» ACTION ITEM: In the entries that follow, which lines hold the string "return"? List them.

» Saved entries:
──────────────────────────────
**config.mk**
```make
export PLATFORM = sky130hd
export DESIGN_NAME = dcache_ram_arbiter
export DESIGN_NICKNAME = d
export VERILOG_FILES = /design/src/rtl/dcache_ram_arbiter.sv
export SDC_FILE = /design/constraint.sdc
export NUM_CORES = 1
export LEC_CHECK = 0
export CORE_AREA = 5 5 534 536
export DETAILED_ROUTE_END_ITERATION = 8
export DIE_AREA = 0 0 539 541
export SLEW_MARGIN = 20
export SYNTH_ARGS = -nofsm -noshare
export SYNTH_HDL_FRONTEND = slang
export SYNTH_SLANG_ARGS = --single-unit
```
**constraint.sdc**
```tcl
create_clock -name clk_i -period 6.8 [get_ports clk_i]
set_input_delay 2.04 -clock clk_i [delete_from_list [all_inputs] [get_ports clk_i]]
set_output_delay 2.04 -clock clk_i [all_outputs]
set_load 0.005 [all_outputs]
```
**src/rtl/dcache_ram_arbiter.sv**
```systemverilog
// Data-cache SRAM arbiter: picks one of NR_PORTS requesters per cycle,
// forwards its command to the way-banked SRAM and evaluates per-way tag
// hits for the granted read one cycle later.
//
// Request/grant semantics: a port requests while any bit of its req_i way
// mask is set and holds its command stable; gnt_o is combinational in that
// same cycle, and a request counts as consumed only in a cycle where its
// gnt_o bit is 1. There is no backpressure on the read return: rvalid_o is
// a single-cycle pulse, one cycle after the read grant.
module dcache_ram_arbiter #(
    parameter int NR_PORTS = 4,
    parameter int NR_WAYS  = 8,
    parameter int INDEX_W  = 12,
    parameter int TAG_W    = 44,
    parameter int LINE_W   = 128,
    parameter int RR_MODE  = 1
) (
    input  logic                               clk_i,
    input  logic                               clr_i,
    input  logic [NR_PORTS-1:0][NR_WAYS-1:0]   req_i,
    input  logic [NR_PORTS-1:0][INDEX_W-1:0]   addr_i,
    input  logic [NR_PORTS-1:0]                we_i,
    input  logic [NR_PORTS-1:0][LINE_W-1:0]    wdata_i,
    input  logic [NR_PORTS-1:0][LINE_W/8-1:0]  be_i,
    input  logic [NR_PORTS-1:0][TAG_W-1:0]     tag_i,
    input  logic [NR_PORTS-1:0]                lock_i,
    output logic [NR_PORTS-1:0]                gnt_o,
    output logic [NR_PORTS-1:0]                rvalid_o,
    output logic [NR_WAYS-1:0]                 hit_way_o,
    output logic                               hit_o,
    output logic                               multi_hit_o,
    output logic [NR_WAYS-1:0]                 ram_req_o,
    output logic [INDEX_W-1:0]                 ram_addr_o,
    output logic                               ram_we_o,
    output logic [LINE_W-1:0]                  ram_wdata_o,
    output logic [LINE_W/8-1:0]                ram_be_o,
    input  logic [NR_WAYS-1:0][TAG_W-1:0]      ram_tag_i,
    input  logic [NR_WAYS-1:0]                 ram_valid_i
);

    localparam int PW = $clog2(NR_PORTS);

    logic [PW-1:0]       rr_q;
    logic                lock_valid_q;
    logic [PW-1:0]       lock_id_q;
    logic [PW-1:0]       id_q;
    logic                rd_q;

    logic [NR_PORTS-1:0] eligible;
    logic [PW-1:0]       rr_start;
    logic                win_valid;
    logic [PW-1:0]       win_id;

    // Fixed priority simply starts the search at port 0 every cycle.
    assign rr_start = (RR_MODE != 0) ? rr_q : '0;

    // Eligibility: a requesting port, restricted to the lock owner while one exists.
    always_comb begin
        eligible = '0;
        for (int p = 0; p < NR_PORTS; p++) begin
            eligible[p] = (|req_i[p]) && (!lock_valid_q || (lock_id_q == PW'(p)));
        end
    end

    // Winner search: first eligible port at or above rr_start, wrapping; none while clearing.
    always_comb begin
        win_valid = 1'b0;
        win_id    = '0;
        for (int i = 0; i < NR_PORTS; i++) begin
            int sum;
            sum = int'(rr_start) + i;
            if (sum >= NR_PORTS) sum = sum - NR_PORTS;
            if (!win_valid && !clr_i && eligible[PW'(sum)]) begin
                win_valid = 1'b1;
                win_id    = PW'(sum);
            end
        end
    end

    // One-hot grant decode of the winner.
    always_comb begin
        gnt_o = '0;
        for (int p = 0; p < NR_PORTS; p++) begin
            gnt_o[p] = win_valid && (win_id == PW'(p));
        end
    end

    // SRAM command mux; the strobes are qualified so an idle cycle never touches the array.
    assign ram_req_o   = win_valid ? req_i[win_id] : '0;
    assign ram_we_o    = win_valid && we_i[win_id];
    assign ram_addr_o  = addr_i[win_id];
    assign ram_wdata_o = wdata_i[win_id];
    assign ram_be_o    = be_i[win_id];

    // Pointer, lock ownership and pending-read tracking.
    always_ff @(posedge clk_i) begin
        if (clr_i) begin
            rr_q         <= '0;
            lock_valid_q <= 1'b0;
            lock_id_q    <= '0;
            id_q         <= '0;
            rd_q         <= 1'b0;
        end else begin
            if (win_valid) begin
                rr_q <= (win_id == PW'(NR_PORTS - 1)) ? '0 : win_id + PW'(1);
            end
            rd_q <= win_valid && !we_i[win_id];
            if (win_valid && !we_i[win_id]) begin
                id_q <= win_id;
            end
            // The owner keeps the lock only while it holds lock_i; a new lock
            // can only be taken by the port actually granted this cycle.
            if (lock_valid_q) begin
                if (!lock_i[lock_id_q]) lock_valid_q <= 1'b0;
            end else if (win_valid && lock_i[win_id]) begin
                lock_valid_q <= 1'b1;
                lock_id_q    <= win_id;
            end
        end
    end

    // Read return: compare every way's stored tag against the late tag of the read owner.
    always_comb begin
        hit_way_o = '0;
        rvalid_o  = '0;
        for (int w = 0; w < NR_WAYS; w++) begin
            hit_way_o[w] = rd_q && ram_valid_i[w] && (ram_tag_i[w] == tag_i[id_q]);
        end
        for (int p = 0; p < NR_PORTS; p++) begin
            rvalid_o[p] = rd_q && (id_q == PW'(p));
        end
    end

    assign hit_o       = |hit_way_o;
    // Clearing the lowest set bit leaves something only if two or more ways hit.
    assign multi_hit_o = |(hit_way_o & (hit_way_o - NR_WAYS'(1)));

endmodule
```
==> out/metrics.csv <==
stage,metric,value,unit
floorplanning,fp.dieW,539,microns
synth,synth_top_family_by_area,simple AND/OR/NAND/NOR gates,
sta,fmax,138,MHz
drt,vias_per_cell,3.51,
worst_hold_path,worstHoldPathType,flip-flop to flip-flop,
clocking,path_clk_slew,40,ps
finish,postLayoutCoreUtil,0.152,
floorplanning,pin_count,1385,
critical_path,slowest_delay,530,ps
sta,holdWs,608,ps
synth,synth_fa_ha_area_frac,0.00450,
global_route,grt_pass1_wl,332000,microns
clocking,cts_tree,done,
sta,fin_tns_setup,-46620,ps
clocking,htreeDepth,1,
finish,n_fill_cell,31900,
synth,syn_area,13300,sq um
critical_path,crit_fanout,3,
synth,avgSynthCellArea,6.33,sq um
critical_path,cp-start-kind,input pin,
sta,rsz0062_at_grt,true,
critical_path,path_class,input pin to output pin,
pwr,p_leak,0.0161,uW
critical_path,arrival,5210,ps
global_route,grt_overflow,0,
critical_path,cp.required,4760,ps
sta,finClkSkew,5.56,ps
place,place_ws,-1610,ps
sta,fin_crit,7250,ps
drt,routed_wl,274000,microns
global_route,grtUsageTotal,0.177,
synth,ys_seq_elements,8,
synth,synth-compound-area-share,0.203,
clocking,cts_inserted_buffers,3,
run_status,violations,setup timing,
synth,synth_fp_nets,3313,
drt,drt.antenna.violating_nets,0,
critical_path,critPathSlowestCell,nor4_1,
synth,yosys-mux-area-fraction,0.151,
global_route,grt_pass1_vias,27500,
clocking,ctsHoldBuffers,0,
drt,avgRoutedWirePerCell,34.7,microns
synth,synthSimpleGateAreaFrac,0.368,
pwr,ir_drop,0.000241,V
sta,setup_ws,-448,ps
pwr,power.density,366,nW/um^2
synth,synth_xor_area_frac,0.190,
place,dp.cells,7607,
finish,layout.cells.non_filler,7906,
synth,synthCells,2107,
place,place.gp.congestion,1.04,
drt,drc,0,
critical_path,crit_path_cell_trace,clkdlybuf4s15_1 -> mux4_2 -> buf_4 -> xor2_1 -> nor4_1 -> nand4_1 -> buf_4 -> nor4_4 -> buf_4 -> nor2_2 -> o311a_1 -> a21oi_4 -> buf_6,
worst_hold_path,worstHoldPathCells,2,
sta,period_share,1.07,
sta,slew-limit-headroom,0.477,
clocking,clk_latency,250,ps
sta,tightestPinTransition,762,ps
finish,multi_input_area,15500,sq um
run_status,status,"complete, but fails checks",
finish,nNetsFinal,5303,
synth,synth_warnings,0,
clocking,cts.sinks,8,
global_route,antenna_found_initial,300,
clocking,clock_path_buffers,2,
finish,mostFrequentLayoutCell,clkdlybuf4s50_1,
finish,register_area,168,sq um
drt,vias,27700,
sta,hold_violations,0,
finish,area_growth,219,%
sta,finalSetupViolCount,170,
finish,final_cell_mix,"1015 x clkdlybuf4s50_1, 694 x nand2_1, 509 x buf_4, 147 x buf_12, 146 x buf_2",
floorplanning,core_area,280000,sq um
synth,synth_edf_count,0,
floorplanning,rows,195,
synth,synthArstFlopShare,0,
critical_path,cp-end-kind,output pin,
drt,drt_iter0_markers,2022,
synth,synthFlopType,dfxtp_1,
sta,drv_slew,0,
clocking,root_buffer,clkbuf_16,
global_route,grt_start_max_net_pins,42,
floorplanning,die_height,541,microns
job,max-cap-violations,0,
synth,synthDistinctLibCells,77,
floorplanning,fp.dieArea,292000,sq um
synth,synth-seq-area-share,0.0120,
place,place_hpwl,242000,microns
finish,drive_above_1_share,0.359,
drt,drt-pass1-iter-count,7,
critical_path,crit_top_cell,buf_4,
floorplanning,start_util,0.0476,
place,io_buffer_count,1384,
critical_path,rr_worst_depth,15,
──────────────────────────────
» SOLUTION TO THE EXERCISE:
// gnt_o bit is 1. There is no backpressure on the read return: rvalid_o is
    // Read return: compare every way's stored tag against the late tag of the read owner.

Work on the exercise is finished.